Seven 122mm Katyusha rockets struck Tzfat (Safed) around 3 PM Wednesday. One landed near a bus stop, one near an absorption center and the others in populated areas as well. At least 20 people are being treated for wounds. A 70-year-old woman was critically wounded, and another person remains in serious condition. The rest suffered light injuries from shrapnel and shock.

Another wave of missiles struck Tzfat and Nahariya at 7:30 PM Thursday evening.

A rocket also struck the Arab village of Majd al-Krum near Carmiel this afternoon. Majd al-Krum has seen arrests and investigations due to widespread support for Hamas and Syria in the village. The Hizbullah-fired missiled injured five residents, including two in moderate condition. Another wave of rockets struck Kibbutz Snir and the Arab village of Rajar, but failed to injure anybody.



The fresh barrage of rockets came just hours after a wave of Katyushas struck a home in the coastal city of Nahariya, killing a Jewish woman and wounding 29 others, including several children. In total, more than 70 rockets have been fired on northern Israeli towns in the past 24 hours.

The Tzfat College, which was hit by one of the missiles, organized drills over the past two weeks, accustoming students to enter the local bomb shelters when necessary. The shelter itself, which doubles as the school’s library, was struck head-on by a missile – but was empty because students had been sent home just two hours earlier due to the war situation.

In another providential development, the three-day klezmer music festival, which saw Tzfat packed with tens of thousands of visitors, also came to a close less than 40 hours prior to the attack.

Avraham, a caller to IsraelNationalRadio, said he was sitting in his bomb shelter in Tzfat and refused to leave the holy city, despite offers from his son to pick him up and bring him out of range of the rocket fire. "I left New York for Tzfat because G-d told us this is where we are supposed to live," he said. "I am not going to leave because of some missiles."

Hizbullah chief Hassan Nasrallah, responding to reports that the IDF is preparing to strike south of Beirut, said such a move would result in Hizbullah firing even longer-range missiles at the port-city of Haifa.
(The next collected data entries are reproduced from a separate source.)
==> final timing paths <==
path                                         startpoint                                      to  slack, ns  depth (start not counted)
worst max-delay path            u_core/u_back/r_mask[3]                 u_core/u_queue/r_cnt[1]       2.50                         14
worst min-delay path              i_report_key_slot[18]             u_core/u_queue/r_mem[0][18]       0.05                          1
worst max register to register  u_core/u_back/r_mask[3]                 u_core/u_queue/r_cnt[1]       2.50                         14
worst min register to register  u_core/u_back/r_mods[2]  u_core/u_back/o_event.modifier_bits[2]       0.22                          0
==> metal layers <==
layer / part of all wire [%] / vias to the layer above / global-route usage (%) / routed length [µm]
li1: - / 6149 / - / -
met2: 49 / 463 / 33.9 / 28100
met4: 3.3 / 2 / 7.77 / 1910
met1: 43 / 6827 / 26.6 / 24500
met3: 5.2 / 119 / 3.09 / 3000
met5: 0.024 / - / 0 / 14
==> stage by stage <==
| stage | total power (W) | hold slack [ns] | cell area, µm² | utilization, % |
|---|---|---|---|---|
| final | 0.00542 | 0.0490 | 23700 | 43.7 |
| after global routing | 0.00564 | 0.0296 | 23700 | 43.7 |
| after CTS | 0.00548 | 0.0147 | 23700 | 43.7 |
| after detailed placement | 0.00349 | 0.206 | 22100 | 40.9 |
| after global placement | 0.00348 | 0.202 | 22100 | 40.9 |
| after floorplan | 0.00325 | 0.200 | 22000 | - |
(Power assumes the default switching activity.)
<file path="src/rlid_pkg.sv">
`timescale 1ns / 1ps
// ----------------------------------------------------------------------------
// rlid_pkg
// shared types and constants of the run-length image decoder
// ----------------------------------------------------------------------------
package rlid_pkg;

    localparam int LEN_BITS  = 16;
    localparam int BYTE_BITS = 8;
    localparam int CFG_BITS  = 24;

    localparam logic [BYTE_BITS-1:0] FILL_BYTE = 8'hF6;

    // request kinds carried in the input tuser
    typedef enum logic [1:0] {
        REQ_BYTE = 2'd0,
        REQ_EOF  = 2'd1,
        REQ_TICK = 2'd2
    } req_t;

    // decoder phase
    typedef enum logic [2:0] {
        PH_LEN_LO   = 3'd0,
        PH_LEN_HI   = 3'd1,
        PH_REP_BYTE = 3'd2,
        PH_LITERAL  = 3'd3,
        PH_RUN      = 3'd4,
        PH_FILL     = 3'd5,
        PH_STOPPED  = 3'd6
    } phase_t;

    // one input beat as held in the input register
    typedef struct packed {
        logic [1:0]           req;
        logic [BYTE_BITS-1:0] data;
    } item_t;

    // result of one decode step
    typedef struct packed {
        logic                 valid;
        logic [BYTE_BITS-1:0] data;
        logic                 last;
        logic                 corrupt;
    } res_t;

endpackage

</file>
<file path="src/run_length_image_decoder.sv">
`timescale 1ns / 1ps
// ----------------------------------------------------------------------------
// run_length_image_decoder
// streaming decoder for the run-length coded body of a disk image
// ----------------------------------------------------------------------------
// The block takes one beat per clock cycle while the master side takes its
// results, and gives at most one decoded byte per beat, which reaches the master
// side through the input register, the decode step and the result register. The
// rate is set by the one decode step between the registers: the record state
// it updates feeds the very next beat. A beat on
// the slave side is a file byte, an end-of-file mark or a tick; file bytes
// carry the signed little-endian record lengths, literal bytes and repeat
// bytes, while each tick releases one byte of a pending repeat run or of the
// 0xF6 fill that follows an end of file at a record boundary. An end of file
// inside a record but outside a repeat run gives one beat with tuser set and
// data zero, and the block then stays silent until reset. Once the configured
// image size is reached every beat is swallowed; a larger size written later
// resumes decoding. Write the image size only while no beat is in flight.
// Reset leaves nothing to clear beyond the control registers.
// ----------------------------------------------------------------------------
module run_length_image_decoder
    import rlid_pkg::*;
#(
    parameter int POSITION_BITS = 24
)
(
    input  logic        clk,
    input  logic        rst_n,
    // slave side
    input  logic        s_tvalid,
    output logic        s_tready,
    input  logic [7:0]  s_tdata,   // in_byte[7:0]
    input  logic [1:0]  s_tuser,   // req_type[1:0]
    // master side
    output logic        m_tvalid,
    input  logic        m_tready,
    output logic [7:0]  m_tdata,   // out_byte[7:0]
    output logic        m_tlast,   // last_byte
    output logic        m_tuser,   // corrupt
    // image size register
    input  logic        cfg_valid,
    output logic        cfg_ready,
    input  logic [23:0] cfg_data   // image_bytes[23:0]
);

    item_t item;
    res_t  res;
    logic  item_valid;
    logic  out_free;
    logic  advance;

    // the held beat is decoded once the result register can take its result
    assign advance   = item_valid && out_free;
    // size register is always writable
    assign cfg_ready = 1'b1;

    rlid_in_stage u_in (
        .clk        (clk),
        .rst_n      (rst_n),
        .s_tvalid   (s_tvalid),
        .s_tready   (s_tready),
        .s_tdata    (s_tdata),
        .s_tuser    (s_tuser),
        .advance    (advance),
        .item_valid (item_valid),
        .item       (item)
    );

    rlid_core #(
        .POSITION_BITS (POSITION_BITS)
    ) u_core (
        .clk       (clk),
        .rst_n     (rst_n),
        .cfg_write (cfg_valid && cfg_ready),
        .cfg_data  (cfg_data),
        .advance   (advance),
        .item      (item),
        .res       (res)
    );

    rlid_out_stage u_out (
        .clk      (clk),
        .rst_n    (rst_n),
        .advance  (advance),
        .res      (res),
        .free     (out_free),
        .m_tvalid (m_tvalid),
        .m_tready (m_tready),
        .m_tdata  (m_tdata),
        .m_tlast  (m_tlast),
        .m_tuser  (m_tuser)
    );

endmodule

</file>
<file path="src/rlid_in_stage.sv">
`timescale 1ns / 1ps
// ----------------------------------------------------------------------------
// rlid_in_stage
// input register; takes a new beat when empty or when the held one moves on
// ----------------------------------------------------------------------------
module rlid_in_stage
    import rlid_pkg::*;
(
    input  logic       clk,
    input  logic       rst_n,
    input  logic       s_tvalid,
    output logic       s_tready,
    input  logic [7:0] s_tdata,   // in_byte[7:0]
    input  logic [1:0] s_tuser,   // req_type[1:0]
    input  logic       advance,
    output logic       item_valid,
    output item_t      item
);

    logic  valid_reg;
    logic  valid_next;
    item_t item_reg;
    logic  load;

    assign s_tready = !valid_reg || advance;
    assign load     = s_tvalid && s_tready;

    always_comb
    begin
        if (load)
            valid_next = 1'b1;
        else if (advance)
            valid_next = 1'b0;
        else
            valid_next = valid_reg;
    end

    always_ff @(posedge clk or negedge rst_n)
    begin
        if (!rst_n)
            valid_reg <= 1'b0;
        else
            valid_reg <= valid_next;
    end

    always_ff @(posedge clk)
    begin
        if (load)
        begin
            item_reg.req  <= s_tuser;
            item_reg.data <= s_tdata;
        end
    end

    assign item_valid = valid_reg;
    assign item       = item_reg;

endmodule

</file>
<file path="src/rlid_core.sv">
`timescale 1ns / 1ps
// ----------------------------------------------------------------------------
// rlid_core
// record decoder state and the single-step decode of one beat
// ----------------------------------------------------------------------------
module rlid_core
    import rlid_pkg::*;
#(
    parameter int POSITION_BITS = 24
)
(
    input  logic                clk,
    input  logic                rst_n,
    input  logic                cfg_write,
    input  logic [CFG_BITS-1:0] cfg_data,
    input  logic                advance,
    input  item_t               item,
    output res_t                res
);

    localparam int CW = (POSITION_BITS > CFG_BITS) ? POSITION_BITS : CFG_BITS;

    phase_t                   phase_reg, phase_next;
    logic [BYTE_BITS-1:0]     length_low_reg, length_low_next;
    logic [LEN_BITS-1:0]      run_remaining_reg, run_remaining_next;
    logic [BYTE_BITS-1:0]     run_value_reg, run_value_next;
    logic [POSITION_BITS-1:0] write_position_reg, write_position_next;
    logic [CFG_BITS-1:0]      image_bytes_reg;

    logic [CW-1:0]            img_ext;
    logic [CW-1:0]            max_ext;
    logic [CW-1:0]            limit_ext;
    logic [POSITION_BITS-1:0] limit;
    logic [POSITION_BITS-1:0] pos_inc;
    logic [LEN_BITS-1:0]      len;
    logic [LEN_BITS-1:0]      rem_dec;
    logic                     active;
    logic                     emit;
    req_t                     req;

    // image size clipped to what the position counter can hold
    assign img_ext   = CW'(image_bytes_reg);
    assign max_ext   = CW'({POSITION_BITS{1'b1}});
    assign limit_ext = (img_ext < max_ext) ? img_ext : max_ext;
    assign limit     = limit_ext[POSITION_BITS-1:0];

    assign active  = (phase_reg != PH_STOPPED) && (write_position_reg < limit);
    assign req     = req_t'(item.req);
    assign len     = {item.data, length_low_reg};
    assign rem_dec = run_remaining_reg - LEN_BITS'(1);
    assign pos_inc = write_position_reg + POSITION_BITS'(1);

    // next phase
    always_comb
    begin
        phase_next = phase_reg;
        if (active)
        begin
            unique case (phase_reg)
                PH_LEN_LO:
                begin
                    if (req == REQ_BYTE)
                        phase_next = PH_LEN_HI;
                    else if (req == REQ_EOF)
                        phase_next = PH_FILL;
                end
                PH_LEN_HI:
                begin
                    if (req == REQ_BYTE)
                    begin
                        if (len == '0)
                            phase_next = PH_LEN_LO;
                        else if (len[LEN_BITS-1])
                            phase_next = PH_REP_BYTE;
                        else
                            phase_next = PH_LITERAL;
                    end
                    else if (req == REQ_EOF)
                        phase_next = PH_STOPPED;
                end
                PH_REP_BYTE:
                begin
                    if (req == REQ_BYTE)
                        phase_next = PH_RUN;
                    else if (req == REQ_EOF)
                        phase_next = PH_STOPPED;
                end
                PH_LITERAL:
                begin
                    if (req == REQ_BYTE)
                    begin
                        if (rem_dec == '0)
                            phase_next = PH_LEN_LO;
                    end
                    else if (req == REQ_EOF)
                        phase_next = PH_STOPPED;
                end
                PH_RUN:
                begin
                    if (req == REQ_TICK && rem_dec == '0)
                        phase_next = PH_LEN_LO;
                end
                PH_FILL:    phase_next = PH_FILL;
                PH_STOPPED: phase_next = PH_STOPPED;
                default:    phase_next = phase_reg;
            endcase
        end
    end

    // datapath and result
    always_comb
    begin
        length_low_next    = length_low_reg;
        run_remaining_next = run_remaining_reg;
        run_value_next     = run_value_reg;
        emit               = 1'b0;
        res                = '0;
        if (active)
        begin
            unique case (phase_reg)
                PH_LEN_LO:
                begin
                    if (req == REQ_BYTE)
                        length_low_next = item.data;
                end
                PH_LEN_HI:
                begin
                    if (req == REQ_BYTE)
                        run_remaining_next = len[LEN_BITS-1] ? (~len + LEN_BITS'(1)) : len;
                    else if (req == REQ_EOF)
                    begin
                        res.valid   = 1'b1;
                        res.corrupt = 1'b1;
                    end
                end
                PH_REP_BYTE:
                begin
                    if (req == REQ_BYTE)
                        run_value_next = item.data;
                    else if (req == REQ_EOF)
                    begin
                        res.valid   = 1'b1;
                        res.corrupt = 1'b1;
                    end
                end
                PH_LITERAL:
                begin
                    if (req == REQ_BYTE)
                    begin
                        run_remaining_next = rem_dec;
                        emit               = 1'b1;
                        res.data           = item.data;
                    end
                    else if (req == REQ_EOF)
                    begin
                        res.valid   = 1'b1;
                        res.corrupt = 1'b1;
                    end
                end
                PH_RUN:
                begin
                    if (req == REQ_TICK)
                    begin
                        run_remaining_next = rem_dec;
                        emit               = 1'b1;
                        res.data           = run_value_reg;
                    end
                end
                PH_FILL:
                begin
                    if (req == REQ_TICK)
                    begin
                        emit     = 1'b1;
                        res.data = FILL_BYTE;
                    end
                end
                PH_STOPPED: emit = 1'b0;
                default:    emit = 1'b0;
            endcase
        end
        if (emit)
        begin
            res.valid = 1'b1;
            res.last  = (pos_inc >= limit);
        end
        write_position_next = emit ? pos_inc : write_position_reg;
    end

    always_ff @(posedge clk or negedge rst_n)
    begin
        if (!rst_n)
        begin
            phase_reg          <= PH_LEN_LO;
            length_low_reg     <= '0;
            run_remaining_reg  <= '0;
            run_value_reg      <= '0;
            write_position_reg <= '0;
        end
        else if (advance)
        begin
            phase_reg          <= phase_next;
            length_low_reg     <= length_low_next;
            run_remaining_reg  <= run_remaining_next;
            run_value_reg      <= run_value_next;
            write_position_reg <= write_position_next;
        end
    end

    always_ff @(posedge clk or negedge rst_n)
    begin
        if (!rst_n)
            image_bytes_reg <= '0;
        else if (cfg_write)
            image_bytes_reg <= cfg_data;
    end

endmodule

</file>
<file path="src/rlid_out_stage.sv">
`timescale 1ns / 1ps
// ----------------------------------------------------------------------------
// rlid_out_stage
// result register toward the master side
// ----------------------------------------------------------------------------
module rlid_out_stage
    import rlid_pkg::*;
(
    input  logic       clk,
    input  logic       rst_n,
    input  logic       advance,
    input  res_t       res,
    output logic       free,
    output logic       m_tvalid,
    input  logic       m_tready,
    output logic [7:0] m_tdata,   // out_byte[7:0]
    output logic       m_tlast,
    output logic       m_tuser    // corrupt
);

    logic valid_reg;
    logic valid_next;
    logic load;
    logic [BYTE_BITS-1:0] data_reg;
    logic last_reg;
    logic corrupt_reg;

    assign free = !valid_reg || m_tready;
    assign load = advance && res.valid;

    always_comb
    begin
        if (load)
            valid_next = 1'b1;
        else if (m_tready)
            valid_next = 1'b0;
        else
            valid_next = valid_reg;
    end

    always_ff @(posedge clk or negedge rst_n)
    begin
        if (!rst_n)
            valid_reg <= 1'b0;
        else
            valid_reg <= valid_next;
    end

    always_ff @(posedge clk)
    begin
        if (load)
        begin
            data_reg    <= res.data;
            last_reg    <= res.last;
            corrupt_reg <= res.corrupt;
        end
    end

    assign m_tvalid = valid_reg;
    assign m_tdata  = data_reg;
    assign m_tlast  = last_reg;
    assign m_tuser  = corrupt_reg;

endmodule

</file>
==> src/hw/rtl/rlmm_mod_unit.sv <==
`timescale 1ns / 1ps
// ----------------------------------------------------------------------------
// rlmm_mod_unit
// restoring remainder unit, one dividend bit per cycle
// ----------------------------------------------------------------------------
module rlmm_mod_unit
    import rlmm_pkg::*;
(
    input  logic                aclk,
    input  logic                aresetn,
    input  logic                start,
    input  logic [TICKS_W-1:0]  dividend,
    input  logic [PERIOD_W-1:0] divisor,
    output mod_stat_t           stat
);

    logic [TICKS_W-1:0]   dvd_reg, dvd_next;
    logic [PERIOD_W-1:0]  dvs_reg, dvs_next;
    logic [PERIOD_W-1:0]  rem_reg, rem_next;
    logic [DIV_CNT_W-1:0] cnt_reg, cnt_next;
    logic                 busy_reg, busy_next;
    logic                 done_reg, done_next;
    logic [PERIOD_W:0]    trial;
    logic [PERIOD_W:0]    diff;

    assign trial = {rem_reg, dvd_reg[TICKS_W-1]};
    assign diff  = trial - {1'b0, dvs_reg};

    always_comb begin
        dvd_next  = dvd_reg;
        dvs_next  = dvs_reg;
        rem_next  = rem_reg;
        cnt_next  = cnt_reg;
        busy_next = busy_reg;
        done_next = 1'b0;
        if (start) begin
            dvd_next  = dividend;
            dvs_next  = divisor;
            rem_next  = '0;
            cnt_next  = '0;
            busy_next = 1'b1;
        end else if (busy_reg) begin
            dvd_next = {dvd_reg[TICKS_W-2:0], 1'b0};
            // partial remainder always stays below the divisor
            if (trial >= {1'b0, dvs_reg}) begin
                rem_next = diff[PERIOD_W-1:0];
            end else begin
                rem_next = trial[PERIOD_W-1:0];
            end
            cnt_next = cnt_reg + 1'b1;
            if (cnt_reg == DIV_CNT_W'(DIV_STEPS - 1)) begin
                busy_next = 1'b0;
                done_next = 1'b1;
            end
        end
    end

    always_ff @(posedge aclk) begin
        if (!aresetn) begin
            busy_reg <= 1'b0;
            done_reg <= 1'b0;
            cnt_reg  <= '0;
        end else begin
            busy_reg <= busy_next;
            done_reg <= done_next;
            cnt_reg  <= cnt_next;
        end
    end

    always_ff @(posedge aclk) begin
        dvd_reg <= dvd_next;
        dvs_reg <= dvs_next;
        rem_reg <= rem_next;
    end

    assign stat.done     = done_reg;
    assign stat.rem_zero = (rem_reg == '0);

endmodule

==> src/hw/rtl/rlmm_pass.sv <==
`timescale 1ns / 1ps
// ----------------------------------------------------------------------------
// rlmm_pass
// mode logic of one pass: next mode, pending flag and commands
// ----------------------------------------------------------------------------
module rlmm_pass
    import rlmm_pkg::*;
(
    input  pass_in_t  pin,
    output pass_out_t pout
);

    always_comb begin
        pout              = '0;
        pout.nx           = pin.mode;
        pout.pending_next = pin.pending;
        pout.irq          = IRQ_NONE;
        pout.txrep        = TXR_NONE;
        unique case (pin.mode)
            MODE_RESET: begin
                if (pin.ev == EV_ENTRY) begin
                    pout.irq          = IRQ_DISABLE;
                    pout.init_cmd     = 1'b1;
                    pout.pending_next = 1'b0;
                end else if (pin.ev == EV_TICK) begin
                    pout.set_rx = 1'b1;
                    if (pin.ready) begin
                        pout.irq        = IRQ_ENABLE;
                        pout.reset_done = pin.notify;
                        pout.nx         = MODE_IDLE;
                    end
                end
            end
            MODE_IDLE: begin
                if (pin.ev == EV_ENTRY) begin
                    pout.irq = IRQ_ENABLE;
                end else if (pin.ev == EV_NOTIFY) begin
                    pout.nx = MODE_RX;
                end else if (pin.ev == EV_SEND) begin
                    pout.nx = MODE_TX;
                end else if (pin.ev == EV_TICK) begin
                    // health check: count at a period multiple and radio not ready
                    if (pin.hc_zero && !pin.ready) begin
                        pout.nx = MODE_RESET;
                    end
                end
            end
            MODE_RX: begin
                if (pin.ev == EV_ENTRY) begin
                    pout.start_rx = 1'b1;
                    pout.deliver  = 1'b1;
                    if (!pin.start_ok) begin
                        pout.nx = MODE_IDLE;
                    end
                end else if (pin.ev == EV_RXDONE) begin
                    pout.deliver = 1'b1;
                    pout.nx      = MODE_IDLE;
                end
            end
            MODE_TX: begin
                if (pin.ev == EV_ENTRY) begin
                    pout.irq = IRQ_DISABLE;
                    if (!pin.pending) begin
                        pout.nx = MODE_RESET;
                    end else begin
                        pout.start_tx = 1'b1;
                        if (!pin.start_ok) begin
                            pout.txrep        = TXR_FAIL;
                            pout.pending_next = 1'b0;
                            pout.nx           = MODE_IDLE;
                        end
                    end
                end else if (pin.ev == EV_SDONE) begin
                    if (pin.pending) begin
                        pout.txrep = pin.res_ok ? TXR_OK : TXR_FAIL;
                    end
                    pout.pending_next = 1'b0;
                    pout.nx           = MODE_IDLE;
                end
            end
            default: begin
                // init mode has no mode logic
            end
        endcase
    end

endmodule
Asked earlier about the liklihood of such a scenario, Dr. Dan Shiftan of the National Security Studies Center at the University of Haifa said, "I estimate that this is indeed a realistic scenario."

Dr. Shiftan added that Hizbullah's plans to strike Haifa existed from the get-go and had nothing to do with the scope of IDF raids in Lebanon. "A clear-cut connection exists between the authorities in the Gaza Strip and the two additional kidnappings of Israeli soldiers in South Lebanon," he said. "We aren't speaking about a one-time incident. This is an extensive military confrontation that in the final analysis will determine the rules of the game between Israel and elements at war with her, for example, in Lebanon and Syria."